I have been intrigued with “Have you ever cleaned an alpaca?” a commercial from Stanley Steamer. The two cleaning guys are in the truck and one is explaining how exciting it is to clean up after an Alpaca. It is cute, funny and definitely different. I went to Youtube to view the video and look at the comments. The comments are interesting, what they say is , “I want and Alpaca, they’re so cute.” So much for Stanley Steamer, the cleaning company being cute.
It would be interesting for the franchise people to ask their customers how they came into the store. Was it a friend’s recommendation or a past experience with the company. They may have seen the commercial but seeing the commercial might not be connected to their coming into the store.
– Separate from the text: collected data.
**src/rtl/tetris_input_pkg.sv**
```systemverilog
// tetris_input_pkg: game command encodings, PS/2 set-2 scan codes and the code-to-command map
package tetris_input_pkg;
  typedef enum logic [2:0] {
    CMD_NONE      = 3'd0,
    CMD_LEFT      = 3'd1,
    CMD_RIGHT     = 3'd2,
    CMD_ROTATE    = 3'd3,
    CMD_SOFT_DROP = 3'd4,
    CMD_HARD_DROP = 3'd5,
    CMD_PAUSE     = 3'd6
  } cmd_e;

  localparam logic [7:0] SC_LEFT      = 8'h6B;
  localparam logic [7:0] SC_RIGHT     = 8'h74;
  localparam logic [7:0] SC_ROTATE    = 8'h75;
  localparam logic [7:0] SC_SOFT_DROP = 8'h72;
  localparam logic [7:0] SC_HARD_DROP = 8'h29;
  localparam logic [7:0] SC_PAUSE     = 8'h4D;

  function automatic cmd_e scan_to_cmd(input logic [7:0] sc);
    return sc == SC_LEFT      ? CMD_LEFT      :
           sc == SC_RIGHT     ? CMD_RIGHT     :
           sc == SC_ROTATE    ? CMD_ROTATE    :
           sc == SC_SOFT_DROP ? CMD_SOFT_DROP :
           sc == SC_HARD_DROP ? CMD_HARD_DROP :
           sc == SC_PAUSE     ? CMD_PAUSE     : CMD_NONE;
  endfunction
endpackage

```
**src/rtl/cmd_fifo.sv**
```systemverilog
// cmd_fifo: small FIFO with occupancy counter; a push while full is taken only if a pop frees a slot
module cmd_fifo #(
  parameter int DEPTH = 4,
  parameter int WIDTH = 3
) (
  input  logic             CLOCK_50,
  input  logic             resetn,
  input  logic             push,
  input  logic [WIDTH-1:0] din,
  input  logic             pop,
  output logic [WIDTH-1:0] dout,
  output logic             full,
  output logic             empty
);
  localparam int AW = $clog2(DEPTH);

  logic [WIDTH-1:0] mem_q [DEPTH];
  logic [WIDTH-1:0] mem_d [DEPTH];
  logic [AW-1:0]    wr_ptr_q, wr_ptr_d, rd_ptr_q, rd_ptr_d;
  logic [AW:0]      count_q, count_d;
  logic             do_pop, do_push;

  always_comb begin
    empty    = count_q == '0;
    full     = count_q == (AW+1)'(DEPTH);
    do_pop   = pop && !empty;
    do_push  = push && (!full || do_pop);
    mem_d    = mem_q;
    if (do_push) mem_d[wr_ptr_q] = din;
    wr_ptr_d = do_push ? wr_ptr_q + 1'b1 : wr_ptr_q;
    rd_ptr_d = do_pop ? rd_ptr_q + 1'b1 : rd_ptr_q;
    count_d  = count_q + (AW+1)'(do_push) - (AW+1)'(do_pop);
    dout     = empty ? '0 : mem_q[rd_ptr_q];
  end

  always_ff @(posedge CLOCK_50 or negedge resetn) begin
    if (!resetn) begin
      mem_q    <= '{default: '0};
      wr_ptr_q <= '0;
      rd_ptr_q <= '0;
      count_q  <= '0;
    end else begin
      mem_q    <= mem_d;
      wr_ptr_q <= wr_ptr_d;
      rd_ptr_q <= rd_ptr_d;
      count_q  <= count_d;
    end
  end
endmodule

```
**src/rtl/key_cmd_queue.sv**
```systemverilog
// key_cmd_queue: maps PS/2 make codes to game commands and queues them; TETRIS_CMD_RATE_LIMIT_EN adds repeat suppression
module key_cmd_queue
  import tetris_input_pkg::*;
#(
  parameter int FIFO_DEPTH  = 4,
  parameter int RATE_CYCLES = 2500000
) (
  input  logic       CLOCK_50,
  input  logic       resetn,
  input  logic [7:0] scan_code,
  input  logic       scan_code_valid,
  output logic [2:0] cmd_data,
  output logic       cmd_valid,
  input  logic       cmd_ready,
  output logic       overflow,
  output logic [7:0] unmapped_cnt
);
  cmd_e       cmd;
  logic       mapped, suppress, push, pop, accept, full, empty;
  logic       overflow_q, overflow_d;
  logic [7:0] unmapped_q, unmapped_d;

  always_comb begin
    cmd        = scan_to_cmd(scan_code);
    mapped     = cmd != CMD_NONE;
    push       = scan_code_valid && mapped && !suppress;
    pop        = cmd_ready && !empty;
    accept     = push && (!full || pop);
    overflow_d = overflow_q || (push && full && !pop);
    unmapped_d = (scan_code_valid && !mapped && unmapped_q != 8'hFF) ? unmapped_q + 8'd1 : unmapped_q;
  end

`ifdef TETRIS_CMD_RATE_LIMIT_EN
  localparam int TW = $clog2(RATE_CYCLES + 1);

  logic [TW-1:0] timer_q, timer_d;
  cmd_e          last_q, last_d;

  // last_q resets to CMD_NONE, which no mapped code matches, so the first command always passes
  always_comb begin
    suppress = (cmd == last_q) && (timer_q != '0);
    timer_d  = accept ? TW'(RATE_CYCLES - 1) : (timer_q != '0 ? timer_q - 1'b1 : timer_q);
    last_d   = accept ? cmd : last_q;
  end

  always_ff @(posedge CLOCK_50 or negedge resetn) begin
    if (!resetn) begin
      timer_q <= '0;
      last_q  <= CMD_NONE;
    end else begin
      timer_q <= timer_d;
      last_q  <= last_d;
    end
  end
`else
  assign suppress = 1'b0;
`endif

  cmd_fifo #(.DEPTH(FIFO_DEPTH), .WIDTH(3)) u_fifo (
    .CLOCK_50 (CLOCK_50),
    .resetn   (resetn),
    .push     (push),
    .din      (cmd),
    .pop      (pop),
    .dout     (cmd_data),
    .full     (full),
    .empty    (empty)
  );

  always_ff @(posedge CLOCK_50 or negedge resetn) begin
    if (!resetn) begin
      overflow_q <= 1'b0;
      unmapped_q <= '0;
    end else begin
      overflow_q <= overflow_d;
      unmapped_q <= unmapped_d;
    end
  end

  assign cmd_valid    = !empty;
  assign overflow     = overflow_q;
  assign unmapped_cnt = unmapped_q;
endmodule

```
**config.mk**
```make
export PLATFORM = sky130hd
export DESIGN_NAME = key_cmd_queue
export DESIGN_NICKNAME = d
export VERILOG_FILES = /design/src/rtl/tetris_input_pkg.sv /design/src/rtl/cmd_fifo.sv /design/src/rtl/key_cmd_queue.sv
export SDC_FILE = /design/constraint.sdc
export NUM_CORES = 1
export LEC_CHECK = 0
export CAP_MARGIN = 10
export CORE_ASPECT_RATIO = 0.75
export CORE_MARGIN = 2
export CORE_UTILIZATION = 35
export DETAILED_ROUTE_END_ITERATION = 6
export PLACE_DENSITY_LB_ADDON = 0.08
export SETUP_SLACK_MARGIN = 0.02
export SLEW_MARGIN = 0
export SYNTH_ARGS = -nofsm -noshare
export SYNTH_HDL_FRONTEND = slang
export SYNTH_SLANG_ARGS = --single-unit
```
**constraint.sdc**
```tcl
create_clock -name CLOCK_50 -period 2.2 [get_ports CLOCK_50]
set_input_delay 0.66 -clock CLOCK_50 [delete_from_list [all_inputs] [get_ports CLOCK_50]]
set_output_delay 0.66 -clock CLOCK_50 [all_outputs]
set_load 0.01 [all_outputs]
```
# After elaboration in Yosys (flattened, before gate mapping)
# Index checks and enable logic that the tools add are counted.
[classes]
n_addsub = 5
magnitude_cmp = 3
eq_ne = 8
n_mux = 13
n_bitwise = 2
reduce_logical = 17
[op_table]
columns = ["cell", "count"]
rows = [
  ["$eq A8 B7 Y1 const B", 5],
  ["$mux W3", 10],
  ["$bwmux W12", 1],
  ["$logic_and A1 B1 Y1", 9],
  ["$add A8 B1 Y8 const B", 1],
  ["$eq A8 B6 Y1 const B", 1],
  ["$ne A8 B8 Y1 const B", 1],
  ["$bmux W3 S2", 1],
  ["$demux W3 S2", 1],
  ["$ge A3 B3 Y1 const B", 2],
  ["$not A2 Y3", 2],
  ["$add A2 B1 Y2 const B", 2],
  ["$logic_not A1 Y1", 4],
  ["$add A3 B1 Y3", 1],
  ["$eq A3 B3 Y1 const B", 1],
  ["$logic_not A3 Y1", 1],
  ["$lt A3 B1 Y1 const B", 1],
  ["$reduce_bool A3 Y1", 1],
  ["$sub A3 B1 Y3", 1],
  ["$logic_or A1 B1 Y1", 2],
]
[word_totals]
ff_bits = 28
inputBits = 12
output_inout_bits = 13
elab_cells = 57

# Longest topological paths before layout
# Gate-level depths: netlist (run 1).
[depth]
depth_word = 12
ltp_mapped = 8
ltp_nobuf = 8

# Hierarchy
# Synthesis (run 1) repeated with hierarchy kept, for this count alone.
[hier_totals]
cells_unflattened = 135
hier_area_um2 = 1610.3
[by_module_without_submodules]
columns = ["module", "instances", "cells_each", "area_each_um2", "seq_area_each_um2"]
rows = [
  ["cmd_fifo", 1, 70, 954.7, 475.5],
  ["key_cmd_queue", 1, 65, 655.6, 225.2],
]

# Worst setup path after synthesis (run 1)
# Ideal clock, no wire load.
[synth_timing]
kind = "input port to flip-flop"
start = "in scan_code[3]"
end = "reg u_fifo.count_q[2]"
arrival_time_ns = 2.245
setup_slack_ns = -0.168
stages = 8
path_cell_list = "and4b_1 -> a32o_2 -> a31oi_4 -> a21boi_2 -> ha_1 -> fa_1 -> xnor2_1 -> xnor2_1"
[synth_between]
elab_chain_len = 12
[synth_lines]
columns = ["item", "line_no", "text"]
rows = [
  ["start, declared", "key_cmd_queue.sv:10", "input logic [7:0] scan_code,"],
  ["$eq A8 B7 Y1", "tetris_input_pkg.sv:26", "sc == SC_PAUSE ? CMD_PAUSE : CMD_NONE;"],
  ["$mux W3", "tetris_input_pkg.sv:26", ""],
  ["$mux W3", "tetris_input_pkg.sv:25", "sc == SC_HARD_DROP ? CMD_HARD_DROP :"],
  ["$mux W3", "tetris_input_pkg.sv:24", "sc == SC_SOFT_DROP ? CMD_SOFT_DROP :"],
  ["$mux W3", "tetris_input_pkg.sv:23", "sc == SC_ROTATE ? CMD_ROTATE :"],
  ["$mux W3", "tetris_input_pkg.sv:22", "sc == SC_RIGHT ? CMD_RIGHT :"],
  ["$mux W3 *", "tetris_input_pkg.sv:21", "return sc == SC_LEFT ? CMD_LEFT :"],
  ["$reduce_bool A3 Y1 *", "key_cmd_queue.sv:25", "mapped = cmd != CMD_NONE;"],
  ["$logic_and A1 B1 Y1 *", "key_cmd_queue.sv:26", "push = scan_code_valid && mapped && !suppress;"],
  ["$logic_and A1 B1 Y1 *", "cmd_fifo.sv:27", "do_push = push && (!full || do_pop);"],
  ["$add A3 B1 Y3 *", "cmd_fifo.sv:32", "count_d = count_q + (AW+1)'(do_push) - (AW+1)'(do_pop);"],
  ["$sub A3 B1 Y3 *", "cmd_fifo.sv:32", ""],
  ["via u_fifo.count_d[2]", "cmd_fifo.sv:20", "logic [AW:0] count_q, count_d;"],
  ["end signal, assigned", "cmd_fifo.sv:46", "count_q <= count_d;"],
  ["end, declared", "cmd_fifo.sv:20", ""],
]
# The timed path passes the listed nets; every way through them passes the cells marked *.
# A chain may end at the register's enable or synchronous reset.

# Final worst setup path (run 1)
[layout_timing]
start = "reg u_fifo.rd_ptr_q[0]"
end = "out cmd_data[2]"
[layout_between]
elab_chain_len = 5
[layout_lines]
columns = ["item", "line_no", "text"]
rows = [
  ["start, declared", "cmd_fifo.sv:19", "logic [AW-1:0] wr_ptr_q, wr_ptr_d, rd_ptr_q, rd_ptr_d;"],
  ["start signal, assigned", "cmd_fifo.sv:45", "rd_ptr_q <= rd_ptr_d;"],
  ["$not A2 Y3 (implied by the code)", "cmd_fifo.sv:33", "dout = empty ? '0 : mem_q[rd_ptr_q];"],
  ["$bmux W3 S2", "cmd_fifo.sv:33", ""],
  ["$mux W3 (implied by the code) (2 in series)", "cmd_fifo.sv:33", ""],
  ["$mux W3", "cmd_fifo.sv:33", ""],
  ["end, declared", "key_cmd_queue.sv:12", "output logic [2:0] cmd_data,"],
]
# No other way between the ends. The select of a mux whose other input is x is not followed.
How many commercials have you seen, and liked, but didn’t drive you to the store or buy the product?
Maybe it would have been more relevant if they went to the local Humane Society and put their products in the animal cages or used their product to clean the cages. It would mean something to me and thousands of pet owners. As my friend Godzilla said, if you have an Alpaca in your house you have more problems than most of us that won’t be solved by either cleaning or special carpet. It would have hit home and many of us would have gone to the shelter to adopt some pets. This is another important connection to the customer.
Another commercial similar to this was when Mohawk Carpet went to the Birmingham Zoo and featured Ricko the Black Rhinoceros as the featured mess maker to see if SmartStrand carpet with built-in stain resistance would do its job. Included in this was a Save the Rhino pairing with the Birmingham Zoo. This can be watched at
Remember “where’s the beef?” Did it change your mind about Burger King.
Both are darling commercials, bringing in the customer through their love of animals as well as their carpet and carpet cleaning concerns. Differentiation is what businesses need to build a competitive advantage but not all differentiation is considered a competitive advantage. When you have a competitive advantage it’s easy to build Red Hot Customer Service.
How do you know? You may not but you should try by asking your customers.
Ask customers about your commercial, in their mind how does it connect with their problems? Most customers probably don’t have Rhinoceros or Alpaca stains. Does the customer get the part that both of these products will solve their most difficult problems? Does the customer think they have stains as awesome as the Alpaca? Do they think this is over kill? Do they think they need a product that will prevent staining like Ricko or do they find all of these stains disgusting?
There is a commercial for Schweppes that was a take off on the old James Bond movies. this commercial starred John Cleese. It was slapstick funny, didn’t seem to fit with Schweppes and wound up on the cutting floor. Maybe too funny or just too stupid. Frankly I didn’t really get it but love John Cleese.
Fun will sell if you use it to lighten up your customer and still use it to reinforce your important message and the promise to your customer.
It should be funny but not too funny so the customer forgets what you’re selling–and so do you.
Funny is a way to produce emotion in your customer and emotion is one way to build rapport. Humor is a grand way to build a connection with your customer but if it’s so funny that you can’t connect it with your product or don’t connect it’s a problem.
Suggestion: use humor it to add a light moment for your customer rather than an out-of-this-world funny. Save the funny for the comedians.
The key to funny, the commercial should make the product unforgettable and make the customer want to buy it.